Pasal 38 B ayat (1) dapat dirumuskan kembali dalam Pasal 38 B ayat (2) yang menentukan bahwa dalam hal terdakwa yang belum didakwakan adalah bukan dari hasil tindak tindak pidana korupsi, maka harta benda milik terdakwa tersebut dianggap diperoleh dan hakim berwenang memutuskan seluruh aau sebagian harta benda tersebut dirampas untuk negara, karena hakim oleh Pasal 38 B ayat (2) telah diberi kewenang untuk itu. Akan tetapi sangat perlu diperhatikan bahwa hakim baru dapat memutuskan untuk merampas seluruh atau sebagian harta benda tersebut untuk negara, jika ketentuan-ketentuan sebagaimana diatur di dalam Pasal 38 B ayat (3), ayat (4), dan ayat (5) sudah dilaksanakan. Rumusan Pasal 38 B ayat (3) menentukan bahwa tuntutan perampasan harta benda milik terdakwa yang diduga dari hasil tindak pidana korupsi yang belum didakwakan sebagaimana dimaksud Pasal 38 B ayat (1) diajukan oleh penuntut umum Komisi Pemberantasan Korupsi (KPK) pada saat membacakan surat tuntutan pada pokok perkara di sidang pengadilan. Keterkaitan langsung antara Pasal 38 B ayat (3) dengan Pasal 38 B ayat (2) mengenai kewenangan hakim memutuskan tentang perampasan harta benda milik terdakwa, karena hakim tidak dapat mempergunakan wewenangnya untuk  suluruh atau sebagian harta benda milik terdakwa hasil tindak pidana korupsi dirampas untuk negara tanpa adanya atau tidak memberikan kesempatan kepada penuntut umum Komisi Pemberantasan Korupsi (KPK) untuk mengajukan tuntutan perampasan harta benda milik terdakwa tersebut. Hal itu karena telah diatur sebagaimana dalam Pasal 38 B ayat (4) dan ayat (5) yang harus lebih dahulu dipenuhi sesudah penuntut umum Komisi Pemberantasan Korupsi (KPK) mengajukan tuntutan sebagaimana dimaksud dalam Pasal 38 B ayat (3). Penuntut umum Komisi Pemberantasan Korupsi (KPK) tidak dapat mengajukan tuntutan sebagaimana dalam Pasal 38 B ayat (3) dan dengan demikian juga hakim tidak dapat mempergunakan wewenangnya sebagaimana dimaksud dalam Pasal 38 B ayat (2) bilamana persyaratan yang dianut di dalam Pasal 38 B ayat (1) belum dipenuhi. Adapun persyaratan tersebut adalah:
1.        Pada saat berlangsungnya pemeriksaan di sidang pengadilan telah terungkap tentang adanya harta benda milik terdakwa yang diduga dari hasil tindak pidana korupsi; dan
2.        Harta benda milik terdakwa yang diduga hasil tindak pidana korupsi tersebut belum dimasukan dalam surat didakwaan yang belum dibacakan oleh penuntut umum Komisi Pemberantasan Korupsi (KPK) di sidang pengadilan [21].

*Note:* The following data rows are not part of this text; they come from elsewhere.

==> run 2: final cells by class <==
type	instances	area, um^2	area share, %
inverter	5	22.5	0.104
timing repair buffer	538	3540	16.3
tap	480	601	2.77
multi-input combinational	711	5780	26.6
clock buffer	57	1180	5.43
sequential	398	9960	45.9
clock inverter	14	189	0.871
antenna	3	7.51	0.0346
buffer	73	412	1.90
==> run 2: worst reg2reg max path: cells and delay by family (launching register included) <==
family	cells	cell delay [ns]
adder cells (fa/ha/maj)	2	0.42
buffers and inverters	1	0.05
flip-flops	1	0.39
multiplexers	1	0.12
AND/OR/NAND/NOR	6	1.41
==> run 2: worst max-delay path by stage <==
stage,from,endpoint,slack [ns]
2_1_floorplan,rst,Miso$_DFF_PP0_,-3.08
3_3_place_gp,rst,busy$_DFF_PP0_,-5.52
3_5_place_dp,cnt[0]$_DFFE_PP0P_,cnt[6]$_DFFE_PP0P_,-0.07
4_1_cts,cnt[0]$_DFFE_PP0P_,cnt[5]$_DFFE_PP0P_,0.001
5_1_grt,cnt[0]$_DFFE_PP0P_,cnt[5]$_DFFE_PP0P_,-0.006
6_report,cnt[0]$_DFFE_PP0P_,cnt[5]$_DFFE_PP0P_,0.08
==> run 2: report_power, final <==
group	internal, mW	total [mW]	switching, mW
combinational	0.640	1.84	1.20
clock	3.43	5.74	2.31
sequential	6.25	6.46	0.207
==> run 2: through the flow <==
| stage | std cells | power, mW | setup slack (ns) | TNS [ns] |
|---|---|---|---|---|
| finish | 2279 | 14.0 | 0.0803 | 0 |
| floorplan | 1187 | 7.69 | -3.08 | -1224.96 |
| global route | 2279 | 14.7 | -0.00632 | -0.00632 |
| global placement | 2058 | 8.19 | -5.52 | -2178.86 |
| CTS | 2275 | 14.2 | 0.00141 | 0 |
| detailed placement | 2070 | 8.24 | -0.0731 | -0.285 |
**src/rtl/add_sub_seq.sv**
```systemverilog
// Sequential adder/subtractor: a WIDTH-bit a+b or a-b computed CHUNK bits per clock, LSB slice first.
// Define ADD_SUB_SEQ_OVF_EN to build the signed-overflow flag; without it ovf is tied to 0.
//
// state | meaning
// IDLE  | waiting for start
// RUN   | one slice per edge, carry held in carry_q between slices
// DONE  | result just published, done pulse; start here chains the next operation
module add_sub_seq #(
    parameter int WIDTH = 32,
    parameter int CHUNK = 8
) (
    input  logic             clk,
    input  logic             rst,
    input  logic             start,
    input  logic             sub_add_sel,
    input  logic [WIDTH-1:0] a,
    input  logic [WIDTH-1:0] b,
    output logic             busy,
    output logic             done,
    output logic [WIDTH-1:0] out_add_sub,
    output logic             cout,
    output logic             ovf
);

    localparam int N  = WIDTH / CHUNK;
    localparam int CW = (N > 1) ? $clog2(N) : 1;
    localparam logic [CW-1:0] LAST = CW'(N - 1);

    localparam logic [1:0] IDLE = 2'd0;
    localparam logic [1:0] RUN  = 2'd1;
    localparam logic [1:0] DONE = 2'd2;

    generate
        if (CHUNK < 1 || (WIDTH % CHUNK) != 0) begin : g_bad_cfg
            $error("add_sub_seq: WIDTH must be a positive multiple of CHUNK");
        end
    endgenerate

    logic [1:0]       state_q, state_d;
    logic [WIDTH-1:0] a_q, a_d;
    logic [WIDTH-1:0] b_q, b_d;
    logic             sel_q, sel_d;
    logic [CW-1:0]    cnt_q, cnt_d;
    logic             carry_q, carry_d;
    logic [WIDTH-1:0] acc_q, acc_d;
    logic [WIDTH-1:0] out_q, out_d;
    logic             cout_q, cout_d;

    logic [CHUNK-1:0] a_slice;
    logic [CHUNK-1:0] b_slice;
    logic [CHUNK:0]   slice_sum;
    logic [WIDTH-1:0] result_next;
    logic             last_slice;

    // Operands shift right each slice so the active slice is always the low CHUNK bits;
    // the result shifts in from the top and is complete after N slices.
    assign a_slice     = a_q[CHUNK-1:0];
    assign b_slice     = b_q[CHUNK-1:0] ^ {CHUNK{sel_q}};
    assign slice_sum   = {1'b0, a_slice} + {1'b0, b_slice} + {{CHUNK{1'b0}}, carry_q};
    assign result_next = (acc_q >> CHUNK) | (WIDTH'(slice_sum[CHUNK-1:0]) << (WIDTH - CHUNK));
    assign last_slice  = (cnt_q == LAST);

    always_comb begin
        state_d = state_q;
        a_d     = a_q;
        b_d     = b_q;
        sel_d   = sel_q;
        cnt_d   = cnt_q;
        carry_d = carry_q;
        acc_d   = acc_q;
        out_d   = out_q;
        cout_d  = cout_q;
        case (state_q)
            IDLE, DONE: begin
                if (start) begin
                    a_d     = a;
                    b_d     = b;
                    sel_d   = sub_add_sel;
                    cnt_d   = '0;
                    carry_d = sub_add_sel;
                    acc_d   = '0;
                    state_d = RUN;
                end else begin
                    state_d = IDLE;
                end
            end
            RUN: begin
                a_d     = a_q >> CHUNK;
                b_d     = b_q >> CHUNK;
                carry_d = slice_sum[CHUNK];
                acc_d   = result_next;
                if (last_slice) begin
                    out_d   = result_next;
                    cout_d  = slice_sum[CHUNK];
                    state_d = DONE;
                end else begin
                    cnt_d = cnt_q + CW'(1);
                end
            end
            default: state_d = IDLE;
        endcase
    end

    always_ff @(posedge clk) begin
        if (rst) begin
            state_q <= IDLE;
            a_q     <= '0;
            b_q     <= '0;
            sel_q   <= 1'b0;
            cnt_q   <= '0;
            carry_q <= 1'b0;
            acc_q   <= '0;
            out_q   <= '0;
            cout_q  <= 1'b0;
        end else begin
            state_q <= state_d;
            a_q     <= a_d;
            b_q     <= b_d;
            sel_q   <= sel_d;
            cnt_q   <= cnt_d;
            carry_q <= carry_d;
            acc_q   <= acc_d;
            out_q   <= out_d;
            cout_q  <= cout_d;
        end
    end

`ifdef ADD_SUB_SEQ_OVF_EN
    logic ovf_q, ovf_d;
    logic msb_carry_in;

    // Carry into the MSB recovered from the sum bit: s = a ^ b ^ cin.
    assign msb_carry_in = a_slice[CHUNK-1] ^ b_slice[CHUNK-1] ^ slice_sum[CHUNK-1];

    always_comb begin
        ovf_d = ovf_q;
        if (state_q == RUN && last_slice) begin
            ovf_d = msb_carry_in ^ slice_sum[CHUNK];
        end
    end

    always_ff @(posedge clk) begin
        if (rst) begin
            ovf_q <= 1'b0;
        end else begin
            ovf_q <= ovf_d;
        end
    end

    assign ovf = ovf_q;
`else
    assign ovf = 1'b0;
`endif

    assign busy        = (state_q == RUN);
    assign done        = (state_q == DONE);
    assign out_add_sub = out_q;
    assign cout        = cout_q;

endmodule

```
**config.mk**
```make
export PLATFORM = sky130hd
export DESIGN_NAME = add_sub_seq
export DESIGN_NICKNAME = d
export VERILOG_FILES = /design/src/rtl/add_sub_seq.sv
export SDC_FILE = /design/constraint.sdc
export NUM_CORES = 1
export LEC_CHECK = 0
export ABC_CLOCK_PERIOD_IN_PS = 3320
export CAP_MARGIN = 20
export CORE_MARGIN = 2
export CORE_UTILIZATION = 30
export CTS_CLUSTER_DIAMETER = 100
export CTS_CLUSTER_SIZE = 30
export DETAILED_ROUTE_END_ITERATION = 7
export PLACE_DENSITY = 0.52
export SETUP_SLACK_MARGIN = 0.02
export SYNTH_ARGS = -nofsm -noshare
export SYNTH_HDL_FRONTEND = slang
export SYNTH_SLANG_ARGS = --single-unit
```
**constraint.sdc**
```tcl
create_clock -name clk -period 3.32 [get_ports clk]
set_clock_uncertainty 0.1 [all_clocks]
set_input_delay 0.498 -clock clk [delete_from_list [all_inputs] [get_ports clk]]
set_output_delay 0.498 -clock clk [all_outputs]
set_load 0.01 [all_outputs]
```
==> out/metrics.cfg, run 1 <==
[clock_tree]
cts_resized = 0
clock_path_buffers = 2
cts_root_buf = clkbuf_16
cts_hold_buf = 0
insertion_delay_ns = 0.42
cts_tree = done
post-cts-setup-buffer-count = 0
htreeDepth = 4
cts.clk_slew.worst_paths_ns = 0.05
clock_sinks = 127
cts_buffers = 17

[grt]
grt_max_degree = 103
grt_antenna_before_repair = 0
grt_pass1_vias = 4621
track_usage_pct = 16.5
grt_pass1_wl_um = 23900
grt_overflow_total = 0

[sta]
slew_headroom_pct = 30.9
clock.fmax_ghz = 0.380
min_period_ns = 2.63
tightest_slew_ns = 1.04
finalCritPeriodShare_pct = 79.3
setup_tns_ns = 0
finalSetupViolCount = 0
finalHoldViolations = 0
slew_violations = 0
grt_setup_unrepaired = false
fin_hold_ws_ns = 0.352

[worst_setup_path]
cp_data_arrival_time_ns = 2.80
worstRegToRegCells = 8
crit_type = reg2reg
path_max_fanout = 9
start_kind = register
required_ns = 3.49
endpoint_kind = register

[synth]
yosysMostFrequentCell = nand2_1
async_reset_ff_share_pct = 0
yosys.area.top_type = dfxtp_1
yosys-top-cells-count = nand2_1 (161), dfxtp_1 (127), nor2_1 (95)
yosysTopAreaCellShare_pct = 48.0
synth_edf_count = 0
ys_warn_count = 0
synth.top_cells.by_area = dfxtp_1 (48%), nand2_1 (11%), a311oi_1 (7.9%), nor2_1 (6.7%), a22oi_1 (4.8%)
syn_inst = 642
avgSynthCellArea_sq_um = 8.24
synth-seq-cells = 127
synth_flop_cell = dfxtp_1
ys_types = 43
synth_nets = 720
ys_seq_area_share_pct = 48.0
syn_area_sq_um = 5290

[outcome]
status = finished, final reports clean

[run]
drv_cap = 0

[detailed_routing]
vias = 4781
drt_iter0_markers = 236
wl_per_cell_um = 15.4
detail_route.vias_per_cell = 5.02
route.detailed.drc = 0
drtAntennaViolNets = 0
first_pass_iters = 5
wirelength_um = 14700

[layout]
synthToLayoutAreaGrowth_pct = 32.0
multi_input_area_sq_um = 2490
nets = 795
regArea_sq_um = 2540
fillers = 1748
final_cell_count_no_fill = 952
n_antenna_cell = 0
layout-drive-gt1-share_pct = 6.46

[pwr]
ir_drop_uv = 366
p_leak_nw = 2.57
powerDensity_nw_per_um2 = 560

[placement]
port_buffers = 102
globalplace.congestion = 0.798
dp.cells = 923
dp_hpwl_um = 10100

[die]
fp.dieH_um = 137
core_sq_um = 17300
fp.dieW_um = 137
num_rows = 48
pin_count = 104
die_area_sq_um = 18700
start_util_pct = 30.6

[worst_hold_path]
hold_path_depth = 2
holdCritPathClass = reg2reg

-- power by group --
part | internal [W] | switching [W] | total [W] | leakage [nW]
Combinational | 0.000223 | 0.000290 | 0.000513 | 1.26
Sequential | 0.00161 | 0.0000594 | 0.00167 | 1.04
Clock | 0.00109 | 0.000642 | 0.00173 | 0.273
Total | 0.00292 | 0.000991 | 0.00391 | 2.57
### src/rtl/valid_ready_multichannel_fifo_if.sv
`default_nettype none
// ============================================================================
// Module      : valid_ready_multichannel_fifo_if
// Description : Handshake bundle for the multi-channel FIFO. The write side
//               and the arbitrated read side share one bundle. The optional
//               almost-full flags exist only when
//               VALID_READY_MULTICHANNEL_FIFO_ALMOST_FULL_EN is defined.
// Revision    : 1.0 - initial release
// ============================================================================
interface valid_ready_multichannel_fifo_if #(
    parameter int WIDTH         = 8,
    parameter int CHANNELS      = 4,
    parameter int CHANNEL_WIDTH = $clog2(CHANNELS)
);
    logic [WIDTH-1:0]         write_data;
    logic [CHANNEL_WIDTH-1:0] write_channel;
    logic                     write_valid;
    logic                     write_ready;
    logic [CHANNELS-1:0]      write_full;
`ifdef VALID_READY_MULTICHANNEL_FIFO_ALMOST_FULL_EN
    logic [CHANNELS-1:0]      write_almost_full;
`endif
    logic [WIDTH-1:0]         read_data;
    logic [CHANNEL_WIDTH-1:0] read_channel;
    logic                     read_valid;
    logic                     read_ready;
    logic [CHANNELS-1:0]      read_empty;

    // Producer/consumer side: drives requests, observes flags and read port
    modport master (
        output write_data, write_channel, write_valid, read_ready,
        input  write_ready, write_full, read_data, read_channel, read_valid,
`ifdef VALID_READY_MULTICHANNEL_FIFO_ALMOST_FULL_EN
        input  write_almost_full,
`endif
        input  read_empty
    );

    // FIFO side
    modport slave (
        input  write_data, write_channel, write_valid, read_ready,
        output write_ready, write_full, read_data, read_channel, read_valid,
`ifdef VALID_READY_MULTICHANNEL_FIFO_ALMOST_FULL_EN
        output write_almost_full,
`endif
        output read_empty
    );
endinterface
`default_nettype wire

### src/rtl/valid_ready_multichannel_fifo.sv
`default_nettype none
// ============================================================================
// Module      : valid_ready_multichannel_fifo
// Description : CHANNELS independent queues of DEPTH words each. Writes are
//               tagged with a channel index; reads drain non-empty queues
//               through one round-robin arbitrated port with a grant lock
//               while the consumer stalls.
//               Optional feature macro:
//               VALID_READY_MULTICHANNEL_FIFO_ALMOST_FULL_EN (per-channel
//               almost-full flags at ALMOST_FULL_THRESHOLD occupancy).
// Revision    : 1.0 - initial release
// ============================================================================
module valid_ready_multichannel_fifo #(
    parameter int WIDTH         = 8,
    parameter int DEPTH         = 4,
    parameter int CHANNELS      = 4,
    parameter int CHANNEL_WIDTH = $clog2(CHANNELS)
`ifdef VALID_READY_MULTICHANNEL_FIFO_ALMOST_FULL_EN
    ,
    parameter int ALMOST_FULL_THRESHOLD = DEPTH - 1
`endif
) (
    input  wire logic                      clock,
    input  wire logic                      reset,
    valid_ready_multichannel_fifo_if.slave fifo_bus
);
    localparam int c_ptr_w = $clog2(DEPTH);
    localparam int c_cnt_w = $clog2(DEPTH + 1);
    localparam logic [c_ptr_w-1:0] c_last_ptr  = c_ptr_w'(DEPTH - 1);
    localparam logic [c_cnt_w-1:0] c_depth_cnt = c_cnt_w'(DEPTH);
    localparam logic [CHANNEL_WIDTH-1:0] c_last_ch = CHANNEL_WIDTH'(CHANNELS - 1);
`ifdef VALID_READY_MULTICHANNEL_FIFO_ALMOST_FULL_EN
    localparam logic [c_cnt_w-1:0] c_af_cnt = c_cnt_w'(ALMOST_FULL_THRESHOLD);
`endif

    logic [CHANNELS-1:0]            w_full;
    logic [CHANNELS-1:0]            w_empty;
    logic [CHANNELS-1:0]            w_push;
    logic [CHANNELS-1:0]            w_pop;
    logic [CHANNELS-1:0][WIDTH-1:0] w_head;
`ifdef VALID_READY_MULTICHANNEL_FIFO_ALMOST_FULL_EN
    logic [CHANNELS-1:0]            w_almost_full;
`endif

    logic [CHANNEL_WIDTH-1:0] r_prio;
    logic                     r_locked;
    logic [CHANNEL_WIDTH-1:0] r_lock_ch;

    logic [CHANNEL_WIDTH-1:0] w_search_ch;
    logic                     w_search_found;
    logic [CHANNEL_WIDTH-1:0] w_grant;
    logic                     w_read_valid;
    logic                     w_channel_ok;
    logic                     w_write_ready;
    logic                     w_write_fire;
    logic                     w_read_fire;

    // Widened compare so the range check stays meaningful for any CHANNELS
    assign w_channel_ok  = ({1'b0, fifo_bus.write_channel} < (CHANNEL_WIDTH + 1)'(CHANNELS));
    // Full check looks only at registered state: no write-through on a full queue
    assign w_write_ready = w_channel_ok && !w_full[fifo_bus.write_channel];
    assign w_write_fire  = fifo_bus.write_valid && w_write_ready;
    assign w_read_fire   = w_read_valid && fifo_bus.read_ready;

    generate
        for (genvar c = 0; c < CHANNELS; c++) begin : g_chan
            logic [WIDTH-1:0]   r_mem [DEPTH];
            logic [c_ptr_w-1:0] r_wr_ptr;
            logic [c_ptr_w-1:0] r_rd_ptr;
            logic [c_cnt_w-1:0] r_count;

            assign w_push[c]  = w_write_fire && (fifo_bus.write_channel == CHANNEL_WIDTH'(c));
            assign w_pop[c]   = w_read_fire && (w_grant == CHANNEL_WIDTH'(c));
            assign w_full[c]  = (r_count == c_depth_cnt);
            assign w_empty[c] = (r_count == '0);
            assign w_head[c]  = r_mem[r_rd_ptr];
`ifdef VALID_READY_MULTICHANNEL_FIFO_ALMOST_FULL_EN
            assign w_almost_full[c] = (r_count >= c_af_cnt);
`endif

            // Storage: data is not cleared by reset, only the pointers are
            always_ff @(posedge clock) begin
                if (w_push[c]) begin
                    r_mem[r_wr_ptr] <= fifo_bus.write_data;
                end
            end

            // Pointer and occupancy bookkeeping with explicit wrap at DEPTH-1
            always_ff @(posedge clock) begin
                if (reset) begin
                    r_wr_ptr <= '0;
                    r_rd_ptr <= '0;
                    r_count  <= '0;
                end else begin
                    if (w_push[c]) begin
                        r_wr_ptr <= (r_wr_ptr == c_last_ptr) ? '0 : r_wr_ptr + c_ptr_w'(1);
                    end
                    if (w_pop[c]) begin
                        r_rd_ptr <= (r_rd_ptr == c_last_ptr) ? '0 : r_rd_ptr + c_ptr_w'(1);
                    end
                    if (w_push[c] && !w_pop[c]) begin
                        r_count <= r_count + c_cnt_w'(1);
                    end else if (w_pop[c] && !w_push[c]) begin
                        r_count <= r_count - c_cnt_w'(1);
                    end
                end
            end
        end
    endgenerate

    // Round-robin search: first non-empty channel at or after r_prio, modulo
    // CHANNELS. Iterating downwards lets the nearest candidate win.
    always_comb begin
        w_search_found = 1'b0;
        w_search_ch    = '0;
        for (int i = CHANNELS - 1; i >= 0; i--) begin
            int idx;
            idx = int'(r_prio) + i;
            if (idx >= CHANNELS) begin
                idx = idx - CHANNELS;
            end
            if (!w_empty[CHANNEL_WIDTH'(idx)]) begin
                w_search_found = 1'b1;
                w_search_ch    = CHANNEL_WIDTH'(idx);
            end
        end
    end

    // A stalled grant is held; the held queue cannot drain without a pop,
    // so it is guaranteed to still be non-empty.
    assign w_grant      = r_locked ? r_lock_ch : w_search_ch;
    assign w_read_valid = r_locked || w_search_found;

    // Arbiter state: priority pointer and grant lock during consumer stalls
    always_ff @(posedge clock) begin
        if (reset) begin
            r_prio    <= '0;
            r_locked  <= 1'b0;
            r_lock_ch <= '0;
        end else begin
            r_locked  <= w_read_valid && !fifo_bus.read_ready;
            r_lock_ch <= w_grant;
            if (w_read_fire) begin
                r_prio <= (w_grant == c_last_ch) ? '0 : w_grant + CHANNEL_WIDTH'(1);
            end
        end
    end

    assign fifo_bus.write_ready  = w_write_ready;
    assign fifo_bus.write_full   = w_full;
    assign fifo_bus.read_empty   = w_empty;
    assign fifo_bus.read_valid   = w_read_valid;
    assign fifo_bus.read_channel = w_read_valid ? w_grant : '0;
    assign fifo_bus.read_data    = w_read_valid ? w_head[w_grant] : '0;
`ifdef VALID_READY_MULTICHANNEL_FIFO_ALMOST_FULL_EN
    assign fifo_bus.write_almost_full = w_almost_full;
`endif

endmodule
`default_nettype wire
### src/flat_wrapper.sv
// flat-port wrapper written by rule: the top's interface ports become plain ports
module valid_ready_multichannel_fifo_flat 
#(
    parameter int WIDTH         = 8,
    parameter int DEPTH         = 4,
    parameter int CHANNELS      = 4,
    parameter int CHANNEL_WIDTH = $clog2(CHANNELS)

)
  (clock, reset, fifo_bus_write_data, fifo_bus_write_channel, fifo_bus_write_valid, fifo_bus_read_ready, fifo_bus_write_ready, fifo_bus_write_full, fifo_bus_read_data, fifo_bus_read_channel, fifo_bus_read_valid, fifo_bus_read_empty);
  valid_ready_multichannel_fifo_if #(.WIDTH(WIDTH), .CHANNELS(CHANNELS), .CHANNEL_WIDTH(CHANNEL_WIDTH)) fifo_bus_i ();
  input  wire logic clock;
  input  wire logic reset;
  input wire logic [$bits(fifo_bus_i.write_data)-1:0] fifo_bus_write_data;
  input wire logic [$bits(fifo_bus_i.write_channel)-1:0] fifo_bus_write_channel;
  input wire logic [$bits(fifo_bus_i.write_valid)-1:0] fifo_bus_write_valid;
  input wire logic [$bits(fifo_bus_i.read_ready)-1:0] fifo_bus_read_ready;
  output wire logic [$bits(fifo_bus_i.write_ready)-1:0] fifo_bus_write_ready;
  output wire logic [$bits(fifo_bus_i.write_full)-1:0] fifo_bus_write_full;
  output wire logic [$bits(fifo_bus_i.read_data)-1:0] fifo_bus_read_data;
  output wire logic [$bits(fifo_bus_i.read_channel)-1:0] fifo_bus_read_channel;
  output wire logic [$bits(fifo_bus_i.read_valid)-1:0] fifo_bus_read_valid;
  output wire logic [$bits(fifo_bus_i.read_empty)-1:0] fifo_bus_read_empty;
  assign fifo_bus_i.write_data = fifo_bus_write_data;
  assign fifo_bus_i.write_channel = fifo_bus_write_channel;
  assign fifo_bus_i.write_valid = fifo_bus_write_valid;
  assign fifo_bus_i.read_ready = fifo_bus_read_ready;
  assign fifo_bus_write_ready = fifo_bus_i.write_ready;
  assign fifo_bus_write_full = fifo_bus_i.write_full;
  assign fifo_bus_read_data = fifo_bus_i.read_data;
  assign fifo_bus_read_channel = fifo_bus_i.read_channel;
  assign fifo_bus_read_valid = fifo_bus_i.read_valid;
  assign fifo_bus_read_empty = fifo_bus_i.read_empty;
  valid_ready_multichannel_fifo #(.WIDTH(WIDTH), .DEPTH(DEPTH), .CHANNELS(CHANNELS), .CHANNEL_WIDTH(CHANNEL_WIDTH)) u_core (.clock(clock), .reset(reset), .fifo_bus(fifo_bus_i));
endmodule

Dengan demikian adanya persyaratan tersebut telah berimplikasi bukan hanya penuntut umum Komisi Pemberantasan Korupsi (KPK) untuk mengajukan tuntutan akan tetapi juga mempergunakan persyaratan ysng harus terlebih dahulu dipenuhi sebelum hakim mempergunakan wewenangnya untuk memutuskan seluruh atau sebagian harta milik terdakwa tindak pidana korupsi dirampas untuk negara. Tuntutan perampasan dari harta benda milik terdakwa dari hasil tindak pidana korupsi yang harus dilakukan pada saat dibacakan tuntutannya pada pokok perkara. Dalam tuntutan yang dilakukan oleh penuntut umum Komisi Pemberantasan Korupsi (KPK) tidak memerlukan adanya pembuktian yang konkrit terhadap harta benda milik terdakwa dari hasil tindak pidana korupsi, tetapi yang cukup dengan menyatakan ada indikasi bahwa harta tersebut berasal dari hasil tindak pidana korupsi dan hal tersebut dapat diketahui dari pemerikasaan yang telah diketahui di dalam persidangan. Problematika ini dapat berpijak bahwa hanya terdakwa yang mempunyai kewajiban untuk membuktikan harta tersebut bukan hasil dari tindak pidana korupsi. Disisi lain jika penuntut umum Komisi Pemberantasan Korupsi (KPK) juga telah menyatakan bahwa hasil harta benda tersebut merupakan hasil tindak pidana korupsi dan dirampas untuk negara. Hal itu tetap tidak akan menyalahi aturan hukum, akan tetapi semua tuntutan itu tergantung dari terdakwa mampu atau tidak di sidang pengadilan harta tersebu bukan merupakan dari hasil tindak pidana korupsi. Hal ini telah sesuai dengan isi Pasal 38 B ayat (4) Undang-Undang No.20 Tahun 2001 tentang Pemberantasan Tindak Pidana Korupsi yaitu:
“Pembuktian bahwa harta benda sebagaimana dimaksud dalam ayat (1) bukan berasal dari tindak pidana korupsi diajukan oleh terdakwa pada saat membacakan pembelaannya dalam perkara pokok dan dapat diulangi pada memori banding dan memori kasasi”.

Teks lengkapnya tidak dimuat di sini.